In the third part of our four part series on video processing and standards conversion, Phil Rhodes explains why frame rate conversions and temporal remapping is such arduous tasks.
In the previous instalment of our series on video image processing and standards conversion, we discussed scaling, which is such a common requirement that examples seem redundant. What's less well known is that good scaling is surprisingly hard work, especially if it must be done in real-time to video data that may contain a dozen megapixels per frame, and several dozen frames per second.

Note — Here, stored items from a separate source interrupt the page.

$ cat config.mk
export PLATFORM = sky130hd
export DESIGN_NAME = gpc_isqrt
export DESIGN_NICKNAME = d
export VERILOG_FILES = /design/src/rtl/gpc_pkg.sv /design/src/rtl/gpc_isqrt.sv
export SDC_FILE = /design/constraint.sdc
export NUM_CORES = 1
export LEC_CHECK = 0
export ABC_AREA = 1
export BUFFER_PORTS_ARGS = -buffer_cell sky130_fd_sc_hd__buf_4
export CAP_MARGIN = 20
export CORE_UTILIZATION = 60
export DETAILED_ROUTE_END_ITERATION = 7
export GPL_TIMING_DRIVEN = 0
export PLACE_DENSITY = 0.77
export SYNTH_ARGS = -nofsm -noshare
export SYNTH_HDL_FRONTEND = slang
export SYNTH_SLANG_ARGS = --single-unit
$ cat constraint.sdc
create_clock -name clk -period 2.2 [get_ports clk]
set_input_delay 0.44 -clock clk [delete_from_list [all_inputs] [get_ports clk]]
set_output_delay 0.44 -clock clk [all_outputs]
set_load 0.02 [all_outputs]
$ cat src/rtl/gpc_pkg.sv
// shared constants, types and codes for the gradient pixel colour block
`timescale 1ns / 1ps
`default_nettype none

package gpc_pkg;

    localparam int COORD_BITS = 10;
    localparam int FRAC_BITS  = 16;

    localparam int CFG_W      = 24;
    localparam int REG_IDX_W  = 3;
    localparam int DIV_W      = 2 * COORD_BITS + 1;
    localparam int MAG_W      = COORD_BITS + 2;
    localparam int PROD_W     = 2 * COORD_BITS + 2;

    localparam logic [FRAC_BITS:0] ONE  = {1'b1, {FRAC_BITS{1'b0}}};
    localparam logic [FRAC_BITS:0] HALF = {2'b01, {(FRAC_BITS - 1){1'b0}}};

    localparam logic [COORD_BITS-1:0] MAX_X_RST = COORD_BITS'(63);
    localparam logic [COORD_BITS-1:0] MAX_Y_RST = COORD_BITS'(31);

    typedef enum logic [REG_IDX_W-1:0] {
        REG_START_RGB,
        REG_END_RGB,
        REG_BOX_MIN_X,
        REG_BOX_MIN_Y,
        REG_BOX_MAX_X,
        REG_BOX_MAX_Y,
        REG_DIRECTION,
        REG_EASING
    } reg_idx_t;

    typedef enum logic [1:0] {
        DIR_HORIZ,
        DIR_VERT,
        DIR_DIAG,
        DIR_RADIAL
    } dir_t;

    typedef enum logic [1:0] {
        EASE_LIN,
        EASE_IN_SQ,
        EASE_OUT_SQ,
        EASE_IN_OUT_SQ
    } ease_t;

    // how a divider lane result is to be taken
    typedef enum logic [1:0] {
        SEL_ZERO,
        SEL_ONE,
        SEL_QUOT
    } sel_t;

    typedef struct packed {
        sel_t sel_a;
        sel_t sel_b;
    } div_side_t;

endpackage

`default_nettype wire

$ cat src/rtl/gpc_isqrt.sv
// pipelined integer square root, one root bit per stage
`timescale 1ns / 1ps
`default_nettype none

module gpc_isqrt (
    input  wire logic                           clk,
    input  wire logic                           en,
    input  wire logic [2*gpc_pkg::FRAC_BITS-1:0] radicand,
    output logic      [gpc_pkg::FRAC_BITS-1:0]   root
);
    import gpc_pkg::*;

    localparam int FB = FRAC_BITS;

    logic [FB+1:0] rem_reg  [FB];
    logic [FB-1:0] root_reg [FB];
    logic [2*FB-1:0] v_reg  [FB];

    genvar i;
    generate
        for (i = 0; i < FB; i++)
        begin : g_stage
            logic [FB+1:0]   rin;
            logic [FB-1:0]   root_in;
            logic [2*FB-1:0] v_in;
            logic [FB+1:0]   cur;
            logic [FB+1:0]   trial;
            logic            ge;

            if (i == 0)
            begin : g_first
                assign rin     = '0;
                assign root_in = '0;
                assign v_in    = radicand;
            end
            else
            begin : g_rest
                assign rin     = rem_reg[i-1];
                assign root_in = root_reg[i-1];
                assign v_in    = v_reg[i-1];
            end

            // bring down two bits, try root*4+1
            assign cur   = {rin[FB-1:0], v_in[2*FB-1 -: 2]};
            assign trial = {root_in, 2'b01};
            assign ge    = (cur >= trial);

            always_ff @(posedge clk)
            begin
                if (en)
                begin
                    rem_reg[i]  <= ge ? (cur - trial) : cur;
                    root_reg[i] <= {root_in[FB-2:0], ge};
                    v_reg[i]    <= {v_in[2*FB-3:0], 2'b00};
                end
            end
        end
    endgenerate

    assign root = root_reg[FB-1];

endmodule

`default_nettype wire

==> results_dict.tcl <==
set metrics [dict create \
    outcome "finished, final reports clean" \
    grt_pass1_vias 20978 \
    drive_above_1_share 0.1274 \
    yosys.area.top_type "edfxtp_1" \
    ys_seq_area_frac 0.5802 \
    drt_iter0_drc 1662 \
    worst-setup-path-type "register to register" \
    final_area_um2 36140 \
    dieArea_um2 52670 \
    hp-class "input pin to register" \
    initial_utilization 0.6065 \
    slowest_stage "edfxtp_1" \
    dpl.hpwl_mm 47.30 \
    synth_ff_type "edfxtp_1" \
    area_growth_pct 16.40 \
    crit_top_cell "inv_1" \
    synth.area.top_cells "edfxtp_1, nand2_1, inv_1" \
    yosysWarningCount 0 \
    ys_types 46 \
    fin_crit_ns 2.169 \
    grt_max_degree 141 \
    synth.most_common_cell "nand2_1" \
    tightest_slew_ns 0.7363 \
    netlist_area_um2 31050 \
    crit_family "simple AND/OR/NAND/NOR gates" \
    finalCritPeriodShare 0.9861 \
    synth_edf_count 600 \
    fin_skew_ns 0.04375 \
    grt.overflow.total 0 \
    dieWidth_um 229.5 \
    max_cap_viol_count 0 \
    io_pins 50 \
    routed_via_density 5.275 \
    place_area_um2 32390 \
    dp_cells 3969 \
    cts_buffer_depth 3 \
    coreArea_um2 51200 \
    cts.clk_slew.worst_paths_ns 0.06 \
    cts_buffers 60 \
    htreeDepth 2 \
    antenna_found_initial 0 \
    diodes 0 \
    worst-path-max-fanout 10 \
    drt-pass1-iter-count 8 \
    p_leak_nw 16.08 \
    cts_root_buf "clkbuf_16" \
    async_reset_ff_frac 0 \
    setup_viol 0 \
    cts.sinks 600 \
    cp_num_buf_inv 4 \
    nNetsFinal 3621 \
    ant_nets 0 \
    clock_latency_ns 0.65 \
    portBuffers 49 \
    largest_reg_flops 240 \
    postSynthCellCount 3236 \
    yosysTopAreaCellShare 0.5802 \
    synth_seq_cells 600 \
    routed_wl_mm 66.40 \
    multiInputGateArea_um2 11640 \
    hold_viol_final 0 \
    worst_setup_path_start_kind "register" \
    cts_tree "built" \
    synth_fp_nets 3422 \
    cp_slowest_stage_delay_ns 0.42 \
    die_y_um 229.5 \
    max_freq_ghz 0.4609 \
    drc 0 \
    grt_pass1_wl_mm 104.4 \
    grtUsageTotal 0.2483 \
    layout.cells.non_filler 4165 \
    power.density_nw_per_um2 873.3 \
    max_slew_margin 0.5091 \
    maxSlewViolCount 0 \
    cp_data_arrival_time_ns 2.53 \
    placementRows 83 \
    gp_congestion 0.9121 \
    nFillCells 3720 \
    synth_common_cells "nand2_1, edfxtp_1, inv_1" \
    ir_drop_v 0.0008979 \
    required_ns 2.56 \
    wl_per_cell_um 15.94 \
    seq_area_um2 18020 \
    vias 21970 \
    crit_path_end_kind "register" \
    syn_avg_cell_area_um2 9.595 \
    cp_cell_sequence "inv_1, ha_4, nand2_1, inv_1, a21oi_1, nand2_2, nand3_2, nand3_4, inv_4, buf_6, a21oi_2" \
]
[stage by stage]
step / worst slack, ns / power (W) / hold WS, ns / util / setup TNS (ns)
finish: 0.03055 / 0.03156 / 0.08975 / 0.7059 / 0
global route: -0.03594 / 0.03313 / 0.06766 / 0.7059 / -0.3047
CTS: 0.002994 / 0.03111 / 0.04948 / 0.6800 / 0
detailed placement: -0.09943 / 0.02067 / 0.4045 / 0.6326 / -1.256
global placement: -3.860 / 0.02057 / 0.4006 / 0.6303 / -2264.04
floorplan: 0.3644 / 0.01887 / 0.4003 / - / 0
[per-layer routing]
| layer | GRT usage | part of all wire | up-vias |
|---|---|---|---|
| met5 | 0 | 0 | - |
| met4 | 0.07292 | 0.022 | 0 |
| met3 | 0.03237 | 0.052 | 108 |
| met2 | 0.4103 | 0.48 | 579 |
| met1 | 0.3441 | 0.45 | 10316 |
| li1 | - | - | 10967 |
[final timing paths]
kind         slack, ns              to       startpoint  cells past startpoint
max reg2reg       0.03  rem_reg[1][87]  root_reg[2][51]                     11
min reg2reg       0.39   v_reg[0][233]    v_reg[0][201]                      0
min               0.09   rem_reg[0][1]     radicand[30]                      3
max               0.03  rem_reg[1][87]  root_reg[2][51]                     11
[timing repair]
action,in CTS,in global routing
setup endpoints to repair,52,138
hold endpoints to repair,30,0
setup buffers,1,49
gates cloned,0,4
hold buffers,30,0
resized for setup,15,141
pin swaps,0,17
[cells by family (layout without fill, tap and decap cells)]
family	after synthesis	count (layout)	synth area share
buf+inv	605	852	0.07825
xor+xnor	85	85	0.02398
flops	600	600	0.5802
compound gates	202	202	0.03719
simple gates	1591	1593	0.2190
other cells	1	1	0.0001208
fa+ha+maj	152	152	0.06125
[power by group]
part / internal, W / switching (W) / leakage [nW]
Clock: 0.00599 / 0.00430 / 0.960
Combinational: 0.00250 / 0.00394 / 9.36
Sequential: 0.0141 / 0.000761 / 5.76
Total: 0.0226 / 0.00900 / 16.1
[worst min-delay path, delay by kind of cell]
family                 cells  cell delay [ns]
buffers and inverters      2             0.13
AND/OR/NAND/NOR            1             0.04
[final cells by class]
| cell class | instances | area share |
|---|---|---|
| flip-flops and latches | 600 | 0.4985 |
| multi-input cells | 2033 | 0.3221 |
| inverters | 581 | 0.06062 |
| clock buffers | 72 | 0.04279 |
| repair buffers | 135 | 0.03247 |
| well taps | 680 | 0.02354 |
| clock inverters | 40 | 0.01298 |
| plain buffers | 24 | 0.006993 |
[placed cells by master, fill, tap and decap left out, types with 50 or more instances in the layout]
master	Yosys	final
o21ai_0	57	54
clkbuf_16	0	60
ha_4	0	66
xor2_1	59	59
nand3_1	193	188
buf_4	3	102
edfxtp_1	600	600
nand2_1	1015	999
inv_1	568	560
nand4_1	50	50
a21oi_1	95	89
ha_1	152	77
nor2_1	202	189
No activity file was read; power rests on OpenSTA's default activity.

Scaling in two dimensions, however, pales in comparison to the problems we face when trying to re-time video, to scale it in the temporal dimension. Even in the trivial case of reducing the frame rate by (for instance) half, to do a technically correct job we must apply additional motion blur, to normalise the apparent motion rendering of a fifty-percent exposure duty cycle - the equivalent of a 180-degree shutter in film, or 1/60th of a second exposure in 30fps video. While the motion blur issue can often be ignored in simple cases like this, more common requirements, such as conversion of 25fps PAL-region video to look good when distributed at 29.97fps, aren't so easy.
The 3:2 Pull-down
Perhaps the earliest solution to this sort of problem is the 3:2 pull-down applied to film footage, which used the alternating lines of interlaced video to blend frames without needing any advanced electronics (which didn't really exist when the technique was developed) and continues to make life easy for DVD players to this day. However, the appearance of 24fps film, when transferred to nearly-30fps video in this way, is so identifiable that it's used to this day in order that people in NTSC regions get films that look as expected; most modern standards conversion needs to be a lot more invisible than that.
[Fig. 1: 3:2 pulldown]
The solution to both frame rate conversion and motion blur actually comes from the same ability: the generation of new frames based on pre-existing ones. Motion blur is often simulated by averaging a number of newly-generated frames, so the problems we need to solve are more or less the same either way. It hasn't been possible to do this very convincingly for very long, at least compared to scaling; the key techniques for making up new frames, called motion estimation or optical flow, rely on computers to do an enormous amount of heavy lifting.
Motion estimation and compensation explained
The genesis of motion estimation, which at its core is a task of tracking where an object from one frame has moved to in the next, comes from things like military target tracking via video compression. Our ability to place computer-generated objects in scenes where the camera is in motion relies on the same ability of a computer to take an area of an image and match it to a similar area in another image, with unerring accuracy. Needless to say, given the fact that a video frame is a two-dimensional representation of (usually) a three-dimensional scene, and because cameras produce noisy images, it isn't something that can ever be a perfect solution. At its most fundamental level, then, most of the development that's happened in the field is dedicated to finding more efficient ways for a computer to take a chunk of one image and find where that chunk has moved to in another.
[Fig. 2: Motion compensation]
It's worth a brief digression at this point to discuss the relevance of this to video compression, where related techniques are called motion compensation. Estimating and recording the position and movement of small areas of the image (called macroblocks and often eight pixels square) can provide either new image data or a rough idea, leaving the codec to compress only the difference between that and the ideal image. This has been a key part of video compression since the earliest days of codecs designed to allow video conferencing via the telephone network. At that time, the limitations were not only of bandwidth but also of computing power and, as such, the mathematics are well developed for efficiency.